**DIRECTIONS FOR THIS TASK:** Within the records, which lines hold the string "bank"? Report each one by copying it.

**SOURCE DATA:**

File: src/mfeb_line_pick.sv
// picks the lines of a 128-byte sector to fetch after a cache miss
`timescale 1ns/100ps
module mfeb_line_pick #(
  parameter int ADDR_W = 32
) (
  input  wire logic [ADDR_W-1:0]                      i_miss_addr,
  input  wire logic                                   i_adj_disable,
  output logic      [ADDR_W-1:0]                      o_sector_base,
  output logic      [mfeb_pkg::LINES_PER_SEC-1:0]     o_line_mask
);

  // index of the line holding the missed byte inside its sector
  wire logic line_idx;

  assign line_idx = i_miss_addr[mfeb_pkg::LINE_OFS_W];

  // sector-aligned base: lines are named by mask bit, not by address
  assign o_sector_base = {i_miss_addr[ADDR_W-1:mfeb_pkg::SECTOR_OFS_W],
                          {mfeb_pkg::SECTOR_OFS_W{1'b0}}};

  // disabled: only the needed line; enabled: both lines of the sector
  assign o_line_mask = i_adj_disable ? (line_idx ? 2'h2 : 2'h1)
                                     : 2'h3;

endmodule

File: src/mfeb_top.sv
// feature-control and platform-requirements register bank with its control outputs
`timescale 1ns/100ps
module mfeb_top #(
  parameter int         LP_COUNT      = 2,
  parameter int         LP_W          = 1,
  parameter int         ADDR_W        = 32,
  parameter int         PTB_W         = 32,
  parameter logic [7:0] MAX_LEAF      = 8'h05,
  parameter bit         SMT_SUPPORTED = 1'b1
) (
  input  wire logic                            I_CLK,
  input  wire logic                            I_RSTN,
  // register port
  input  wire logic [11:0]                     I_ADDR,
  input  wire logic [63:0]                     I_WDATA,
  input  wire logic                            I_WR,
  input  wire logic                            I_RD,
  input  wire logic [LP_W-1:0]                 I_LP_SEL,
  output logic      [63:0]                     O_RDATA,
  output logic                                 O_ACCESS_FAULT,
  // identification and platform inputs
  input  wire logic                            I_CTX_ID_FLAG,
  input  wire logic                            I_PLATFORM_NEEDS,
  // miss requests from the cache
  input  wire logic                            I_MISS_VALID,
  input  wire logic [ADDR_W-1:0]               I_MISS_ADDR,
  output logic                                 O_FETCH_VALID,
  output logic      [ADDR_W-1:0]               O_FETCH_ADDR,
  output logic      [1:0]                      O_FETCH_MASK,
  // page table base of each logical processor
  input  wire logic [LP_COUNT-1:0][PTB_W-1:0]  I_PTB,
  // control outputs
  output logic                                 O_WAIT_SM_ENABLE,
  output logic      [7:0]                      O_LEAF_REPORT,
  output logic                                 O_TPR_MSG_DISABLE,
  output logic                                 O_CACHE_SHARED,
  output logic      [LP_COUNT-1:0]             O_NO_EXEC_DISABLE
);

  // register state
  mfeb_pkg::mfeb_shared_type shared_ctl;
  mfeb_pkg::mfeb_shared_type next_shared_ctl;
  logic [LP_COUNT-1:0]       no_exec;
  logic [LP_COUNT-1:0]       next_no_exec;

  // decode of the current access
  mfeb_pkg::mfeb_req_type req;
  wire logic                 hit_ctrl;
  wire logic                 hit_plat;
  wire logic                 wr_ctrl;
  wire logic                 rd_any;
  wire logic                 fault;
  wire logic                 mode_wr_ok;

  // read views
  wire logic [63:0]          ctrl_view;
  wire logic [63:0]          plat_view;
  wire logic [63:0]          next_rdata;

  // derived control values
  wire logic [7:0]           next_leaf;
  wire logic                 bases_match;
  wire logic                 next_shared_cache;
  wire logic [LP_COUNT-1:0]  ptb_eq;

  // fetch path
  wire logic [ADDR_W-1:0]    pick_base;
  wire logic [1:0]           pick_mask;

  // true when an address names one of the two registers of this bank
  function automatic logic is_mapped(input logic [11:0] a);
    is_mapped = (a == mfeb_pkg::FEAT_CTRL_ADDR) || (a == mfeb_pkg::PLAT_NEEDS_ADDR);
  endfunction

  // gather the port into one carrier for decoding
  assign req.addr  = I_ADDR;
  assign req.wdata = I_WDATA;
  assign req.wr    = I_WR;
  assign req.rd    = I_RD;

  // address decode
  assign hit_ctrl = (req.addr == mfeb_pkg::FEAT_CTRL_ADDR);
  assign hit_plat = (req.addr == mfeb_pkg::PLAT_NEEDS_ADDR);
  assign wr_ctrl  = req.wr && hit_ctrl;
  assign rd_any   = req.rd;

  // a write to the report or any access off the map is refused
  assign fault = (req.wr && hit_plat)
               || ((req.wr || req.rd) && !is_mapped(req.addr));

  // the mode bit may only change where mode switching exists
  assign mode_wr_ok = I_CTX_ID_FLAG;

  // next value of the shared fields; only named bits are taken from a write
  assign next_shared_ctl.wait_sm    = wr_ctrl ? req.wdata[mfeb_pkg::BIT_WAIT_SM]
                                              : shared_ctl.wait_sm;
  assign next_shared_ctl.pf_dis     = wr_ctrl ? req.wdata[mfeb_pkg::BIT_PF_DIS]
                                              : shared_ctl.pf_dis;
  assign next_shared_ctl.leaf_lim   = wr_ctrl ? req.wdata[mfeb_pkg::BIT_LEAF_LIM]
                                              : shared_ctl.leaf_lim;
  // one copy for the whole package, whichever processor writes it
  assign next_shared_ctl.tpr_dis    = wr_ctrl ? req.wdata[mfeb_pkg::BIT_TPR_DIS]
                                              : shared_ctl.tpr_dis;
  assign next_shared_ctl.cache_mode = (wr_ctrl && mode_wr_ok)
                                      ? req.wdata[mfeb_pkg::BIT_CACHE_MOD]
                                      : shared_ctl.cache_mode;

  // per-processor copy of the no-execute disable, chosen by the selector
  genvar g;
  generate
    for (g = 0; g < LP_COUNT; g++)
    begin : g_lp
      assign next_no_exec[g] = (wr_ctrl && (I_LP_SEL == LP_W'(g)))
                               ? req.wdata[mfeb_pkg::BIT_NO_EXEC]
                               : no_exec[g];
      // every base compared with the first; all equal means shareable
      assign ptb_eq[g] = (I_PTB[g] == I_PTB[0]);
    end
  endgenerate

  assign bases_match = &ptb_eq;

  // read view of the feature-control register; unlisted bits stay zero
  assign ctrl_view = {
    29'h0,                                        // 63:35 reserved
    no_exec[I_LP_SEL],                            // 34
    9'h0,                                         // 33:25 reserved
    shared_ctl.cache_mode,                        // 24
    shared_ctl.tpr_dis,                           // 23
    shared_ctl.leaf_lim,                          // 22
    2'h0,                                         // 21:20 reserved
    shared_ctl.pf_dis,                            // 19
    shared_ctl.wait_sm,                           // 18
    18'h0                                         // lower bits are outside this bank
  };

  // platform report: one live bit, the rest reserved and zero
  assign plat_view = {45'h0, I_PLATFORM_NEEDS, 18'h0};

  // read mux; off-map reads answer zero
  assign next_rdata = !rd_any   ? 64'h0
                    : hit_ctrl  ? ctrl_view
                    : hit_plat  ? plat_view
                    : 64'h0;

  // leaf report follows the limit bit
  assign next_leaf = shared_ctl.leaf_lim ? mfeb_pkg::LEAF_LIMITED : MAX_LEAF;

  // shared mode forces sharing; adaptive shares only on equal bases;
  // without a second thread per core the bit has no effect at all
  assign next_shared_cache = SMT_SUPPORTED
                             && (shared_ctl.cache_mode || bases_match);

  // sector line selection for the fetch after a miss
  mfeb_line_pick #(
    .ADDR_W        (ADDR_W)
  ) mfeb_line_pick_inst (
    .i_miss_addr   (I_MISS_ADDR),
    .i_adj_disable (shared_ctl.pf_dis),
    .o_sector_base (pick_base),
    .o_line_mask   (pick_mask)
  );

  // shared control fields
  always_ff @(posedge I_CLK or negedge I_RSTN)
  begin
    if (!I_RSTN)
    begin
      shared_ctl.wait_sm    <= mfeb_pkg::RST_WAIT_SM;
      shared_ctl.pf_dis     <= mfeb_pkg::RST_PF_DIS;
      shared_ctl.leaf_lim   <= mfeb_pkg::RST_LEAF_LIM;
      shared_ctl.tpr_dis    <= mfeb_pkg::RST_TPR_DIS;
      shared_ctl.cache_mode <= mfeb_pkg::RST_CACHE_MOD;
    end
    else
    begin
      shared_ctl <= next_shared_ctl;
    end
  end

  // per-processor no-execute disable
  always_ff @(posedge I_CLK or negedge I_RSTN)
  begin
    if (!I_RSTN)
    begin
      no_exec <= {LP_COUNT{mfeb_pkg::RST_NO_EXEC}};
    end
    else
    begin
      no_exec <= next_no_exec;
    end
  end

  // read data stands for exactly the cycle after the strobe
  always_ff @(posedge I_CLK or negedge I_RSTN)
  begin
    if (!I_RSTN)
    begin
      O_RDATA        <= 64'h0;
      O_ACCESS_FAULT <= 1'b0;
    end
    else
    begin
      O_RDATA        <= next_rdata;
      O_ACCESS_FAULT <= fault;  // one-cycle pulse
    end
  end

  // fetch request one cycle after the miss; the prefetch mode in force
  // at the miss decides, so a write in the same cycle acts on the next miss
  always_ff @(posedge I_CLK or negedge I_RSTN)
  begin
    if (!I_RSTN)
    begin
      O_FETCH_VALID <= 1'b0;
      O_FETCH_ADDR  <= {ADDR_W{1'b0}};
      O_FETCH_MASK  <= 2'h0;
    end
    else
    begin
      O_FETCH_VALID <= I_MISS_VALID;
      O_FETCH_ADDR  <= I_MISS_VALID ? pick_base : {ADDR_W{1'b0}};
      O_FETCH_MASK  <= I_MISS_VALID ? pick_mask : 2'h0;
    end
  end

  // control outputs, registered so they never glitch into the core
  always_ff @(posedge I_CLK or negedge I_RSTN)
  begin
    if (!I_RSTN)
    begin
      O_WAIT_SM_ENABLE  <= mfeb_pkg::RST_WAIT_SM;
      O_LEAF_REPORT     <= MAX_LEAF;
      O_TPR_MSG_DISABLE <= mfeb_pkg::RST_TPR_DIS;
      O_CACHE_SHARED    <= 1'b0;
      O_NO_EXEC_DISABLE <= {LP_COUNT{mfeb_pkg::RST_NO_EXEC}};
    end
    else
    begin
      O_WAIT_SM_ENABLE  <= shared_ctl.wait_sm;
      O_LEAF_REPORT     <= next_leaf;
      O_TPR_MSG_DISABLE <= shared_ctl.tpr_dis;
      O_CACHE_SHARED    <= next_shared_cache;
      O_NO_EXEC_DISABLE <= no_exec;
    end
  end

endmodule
* * *
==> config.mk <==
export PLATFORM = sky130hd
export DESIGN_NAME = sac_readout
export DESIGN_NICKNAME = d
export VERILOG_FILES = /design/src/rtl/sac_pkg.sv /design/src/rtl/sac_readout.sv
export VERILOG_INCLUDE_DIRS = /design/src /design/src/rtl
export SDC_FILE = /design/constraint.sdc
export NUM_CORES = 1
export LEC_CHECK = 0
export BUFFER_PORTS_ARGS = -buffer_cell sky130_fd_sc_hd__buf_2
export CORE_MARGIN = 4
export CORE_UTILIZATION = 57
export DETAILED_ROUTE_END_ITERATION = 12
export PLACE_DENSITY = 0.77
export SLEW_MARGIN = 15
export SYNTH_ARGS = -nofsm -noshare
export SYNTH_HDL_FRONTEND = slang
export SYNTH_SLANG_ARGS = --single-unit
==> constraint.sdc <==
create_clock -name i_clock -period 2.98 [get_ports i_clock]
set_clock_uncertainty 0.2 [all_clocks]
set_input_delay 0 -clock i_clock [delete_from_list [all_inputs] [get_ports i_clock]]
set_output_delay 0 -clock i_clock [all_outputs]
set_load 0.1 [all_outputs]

**ANSWER TO THE EXERCISE:**
// feature-control and platform-requirements register bank with its control outputs
  // true when an address names one of the two registers of this bank
    18'h0                                         // lower bits are outside this bank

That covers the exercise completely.